Quick question – how/where did you find that Docker image? If you found it here, as it explains, it’s a deprecated repository. We no longer support this image.

The new location to install via Docker is here.

The stress test was written in Python, as you can see in the simple-benchmark code.

There is a total of 10 workers, with 1 worker per core, with a batch size of 5000. If you read the simple-benchmark code, that will be very clear to you.

The reason why it runs so fast is because the query itself is very simple and is not a “benchmark” of MemSQL, rather, you could use this to compare different computer systems if you run it on different machines.

This is the query:

QUERY_TEXT = "INSERT INTO %s (val) VALUES %s" % (TABLE, ",".join(["(1)"] * BATCH_SIZE))

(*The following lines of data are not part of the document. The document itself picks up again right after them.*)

--- config.mk ---
export PLATFORM = sky130hd
export DESIGN_NAME = ecd_dispatch
export DESIGN_NICKNAME = d
export VERILOG_FILES = /design/src/rtl/ecd_pkg.sv /design/src/rtl/ecd_decode.sv /design/src/rtl/ecd_dispatch.sv
export SDC_FILE = /design/constraint.sdc
export NUM_CORES = 1
export LEC_CHECK = 0
export BUFFER_PORTS_ARGS = -buffer_cell sky130_fd_sc_hd__buf_2
export CORE_ASPECT_RATIO = 1.4
export CORE_MARGIN = 5
export CORE_UTILIZATION = 52
export DETAILED_ROUTE_END_ITERATION = 6
export GPL_TIMING_DRIVEN = 0
export PLACE_DENSITY = 0.8
export SLEW_MARGIN = 20
export SYNTH_ARGS = -nofsm -noshare
export SYNTH_HDL_FRONTEND = slang
export SYNTH_HIERARCHICAL = 1
export SYNTH_SLANG_ARGS = --single-unit
--- constraint.sdc ---
create_clock -name mclk_i -period 3.5 [get_ports mclk_i]
set_clock_uncertainty 0.1 [all_clocks]
set_input_delay 0.175 -clock mclk_i [delete_from_list [all_inputs] [get_ports mclk_i]]
set_output_delay 0.175 -clock mclk_i [all_outputs]
set_load 0.02 [all_outputs]
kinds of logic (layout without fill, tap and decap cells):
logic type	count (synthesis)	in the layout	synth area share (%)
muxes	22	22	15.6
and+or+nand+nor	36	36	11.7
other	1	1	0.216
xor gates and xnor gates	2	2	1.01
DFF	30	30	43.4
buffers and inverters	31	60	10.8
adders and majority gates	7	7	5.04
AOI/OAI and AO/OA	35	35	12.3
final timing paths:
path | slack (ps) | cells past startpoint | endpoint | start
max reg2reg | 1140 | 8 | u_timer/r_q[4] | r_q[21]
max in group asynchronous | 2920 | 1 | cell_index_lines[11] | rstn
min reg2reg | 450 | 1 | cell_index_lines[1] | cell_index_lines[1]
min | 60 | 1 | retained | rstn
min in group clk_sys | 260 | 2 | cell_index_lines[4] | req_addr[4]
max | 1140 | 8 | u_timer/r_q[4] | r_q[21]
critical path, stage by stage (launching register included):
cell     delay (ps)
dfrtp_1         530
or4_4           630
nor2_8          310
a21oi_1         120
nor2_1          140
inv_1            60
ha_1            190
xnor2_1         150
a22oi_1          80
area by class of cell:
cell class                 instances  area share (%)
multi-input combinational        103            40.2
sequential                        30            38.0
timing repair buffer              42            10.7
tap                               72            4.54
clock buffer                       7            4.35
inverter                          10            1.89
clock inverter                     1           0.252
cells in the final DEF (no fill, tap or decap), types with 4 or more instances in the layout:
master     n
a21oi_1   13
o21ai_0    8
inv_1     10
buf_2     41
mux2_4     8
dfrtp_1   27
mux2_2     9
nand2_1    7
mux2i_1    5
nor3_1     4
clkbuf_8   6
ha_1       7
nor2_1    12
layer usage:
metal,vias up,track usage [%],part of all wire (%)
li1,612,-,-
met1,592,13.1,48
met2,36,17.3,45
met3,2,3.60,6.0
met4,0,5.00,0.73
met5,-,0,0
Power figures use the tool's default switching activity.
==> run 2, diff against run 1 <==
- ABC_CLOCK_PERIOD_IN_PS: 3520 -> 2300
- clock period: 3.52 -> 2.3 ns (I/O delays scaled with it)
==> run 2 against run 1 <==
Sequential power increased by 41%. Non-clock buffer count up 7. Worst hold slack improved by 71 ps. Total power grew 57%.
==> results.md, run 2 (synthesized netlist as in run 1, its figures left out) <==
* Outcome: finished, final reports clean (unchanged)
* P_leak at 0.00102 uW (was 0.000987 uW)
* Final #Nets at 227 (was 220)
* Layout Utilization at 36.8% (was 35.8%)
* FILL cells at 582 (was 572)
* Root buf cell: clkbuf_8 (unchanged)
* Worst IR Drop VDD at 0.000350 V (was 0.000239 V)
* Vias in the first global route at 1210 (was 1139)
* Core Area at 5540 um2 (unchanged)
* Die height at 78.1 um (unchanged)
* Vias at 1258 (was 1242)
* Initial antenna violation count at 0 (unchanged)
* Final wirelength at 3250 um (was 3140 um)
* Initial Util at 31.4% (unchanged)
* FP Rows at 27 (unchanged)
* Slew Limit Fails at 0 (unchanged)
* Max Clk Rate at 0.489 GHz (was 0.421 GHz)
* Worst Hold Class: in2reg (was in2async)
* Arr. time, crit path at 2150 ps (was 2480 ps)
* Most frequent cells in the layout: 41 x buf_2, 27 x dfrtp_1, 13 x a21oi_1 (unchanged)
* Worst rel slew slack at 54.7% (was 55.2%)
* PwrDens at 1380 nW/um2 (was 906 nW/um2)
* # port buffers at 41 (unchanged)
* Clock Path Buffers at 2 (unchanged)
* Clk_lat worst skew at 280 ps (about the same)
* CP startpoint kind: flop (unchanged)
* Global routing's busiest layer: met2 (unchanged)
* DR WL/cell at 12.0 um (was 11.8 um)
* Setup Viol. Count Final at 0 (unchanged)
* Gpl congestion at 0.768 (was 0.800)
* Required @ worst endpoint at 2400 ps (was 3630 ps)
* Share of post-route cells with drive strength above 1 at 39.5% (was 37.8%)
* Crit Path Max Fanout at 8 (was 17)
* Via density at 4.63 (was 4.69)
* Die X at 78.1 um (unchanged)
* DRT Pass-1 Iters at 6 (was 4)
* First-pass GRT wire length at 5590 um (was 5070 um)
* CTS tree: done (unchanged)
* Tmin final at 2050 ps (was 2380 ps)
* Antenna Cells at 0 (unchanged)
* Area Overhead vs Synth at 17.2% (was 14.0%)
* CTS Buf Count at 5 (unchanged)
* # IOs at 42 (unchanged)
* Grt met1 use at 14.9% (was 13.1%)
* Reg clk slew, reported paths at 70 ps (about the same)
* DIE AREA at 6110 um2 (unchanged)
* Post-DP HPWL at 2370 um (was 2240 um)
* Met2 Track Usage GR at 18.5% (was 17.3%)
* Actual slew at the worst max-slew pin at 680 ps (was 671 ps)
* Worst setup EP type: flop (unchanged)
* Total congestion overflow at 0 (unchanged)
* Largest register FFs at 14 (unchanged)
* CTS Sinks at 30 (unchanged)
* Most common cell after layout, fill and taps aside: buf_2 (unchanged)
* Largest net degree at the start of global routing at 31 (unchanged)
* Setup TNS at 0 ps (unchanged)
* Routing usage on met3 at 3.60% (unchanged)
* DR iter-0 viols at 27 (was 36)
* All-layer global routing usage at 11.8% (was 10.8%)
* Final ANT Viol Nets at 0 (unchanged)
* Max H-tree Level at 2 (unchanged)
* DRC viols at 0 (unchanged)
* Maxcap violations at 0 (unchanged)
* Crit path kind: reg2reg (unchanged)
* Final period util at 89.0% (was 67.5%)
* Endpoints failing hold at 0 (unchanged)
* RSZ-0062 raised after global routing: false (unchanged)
`config.mk`:
```
export PLATFORM = sky130hd
export DESIGN_NAME = ppo_top
export DESIGN_NICKNAME = d
export VERILOG_FILES = /design/src/design/ppo_chop_gen.v /design/src/design/ppo_top.v
export VERILOG_INCLUDE_DIRS = /design/src /design/src/design
export SDC_FILE = /design/constraint.sdc
export NUM_CORES = 1
export LEC_CHECK = 0
export ABC_CLOCK_PERIOD_IN_PS = 2820
export BUFFER_PORTS_ARGS = -buffer_cell sky130_fd_sc_hd__buf_4
export CORE_UTILIZATION = 50
export CTS_CLUSTER_DIAMETER = 150
export CTS_CLUSTER_SIZE = 40
export DETAILED_ROUTE_END_ITERATION = 10
export PLACE_DENSITY = 0.73
export SLEW_MARGIN = 30
export SYNTH_ARGS = -nofsm -noshare
export SYNTH_HDL_FRONTEND = slang
export SYNTH_SLANG_ARGS = --single-unit
```
`constraint.sdc`:
```
create_clock -name pclk -period 2.82 [get_ports pclk]
set_clock_uncertainty 0.2 [all_clocks]
set_input_delay 0.282 -clock pclk [delete_from_list [all_inputs] [get_ports pclk]]
set_output_delay 0.282 -clock pclk [all_outputs]
set_load 0.05 [all_outputs]
```
**config.mk**
```make
export PLATFORM = sky130hd
export DESIGN_NAME = vclt_regs
export DESIGN_NICKNAME = d
export VERILOG_FILES = /design/src/vclt_pkg.sv /design/src/vclt_timer_sel.sv /design/src/vclt_regs.sv
export SDC_FILE = /design/constraint.sdc
export NUM_CORES = 1
export LEC_CHECK = 0
export BUFFER_PORTS_ARGS = -buffer_cell sky130_fd_sc_hd__buf_2
export CELL_PAD_IN_SITES_DETAIL_PLACEMENT = 1
export CELL_PAD_IN_SITES_GLOBAL_PLACEMENT = 1
export CORE_MARGIN = 4
export CORE_UTILIZATION = 40
export CTS_CLUSTER_SIZE = 10
export DETAILED_ROUTE_END_ITERATION = 7
export PLACE_DENSITY = 0.82
export SETUP_SLACK_MARGIN = 0.3
export SYNTH_ARGS = -nofsm -noshare
export SYNTH_HDL_FRONTEND = slang
export SYNTH_SLANG_ARGS = --single-unit
```
**constraint.sdc**
```tcl
create_clock -name clk_sys_in -period 2.5 [get_ports clk_sys_in]
set_clock_uncertainty 0.15 [all_clocks]
set_input_delay 0.5 -clock clk_sys_in [delete_from_list [all_inputs] [get_ports clk_sys_in]]
set_output_delay 0.5 -clock clk_sys_in [all_outputs]
set_load 0.02 [all_outputs]
```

I don’t suggest using you running MemSQL with Docker – it’s more of a functional test of MemSQL rather than something we recommend for production usage.

Hope this answers your question.

I’ve found the docker image here: https://hub.docker.com/u/memsql/
dockerhub is high on google’s indexes, so if that is a deprecated image I suggest to update or remove it.

As for the rest, thank you for the answers. Yes, the query really looks simply. Especially, if the reported numbers are lines inserted as opposed to statements executed.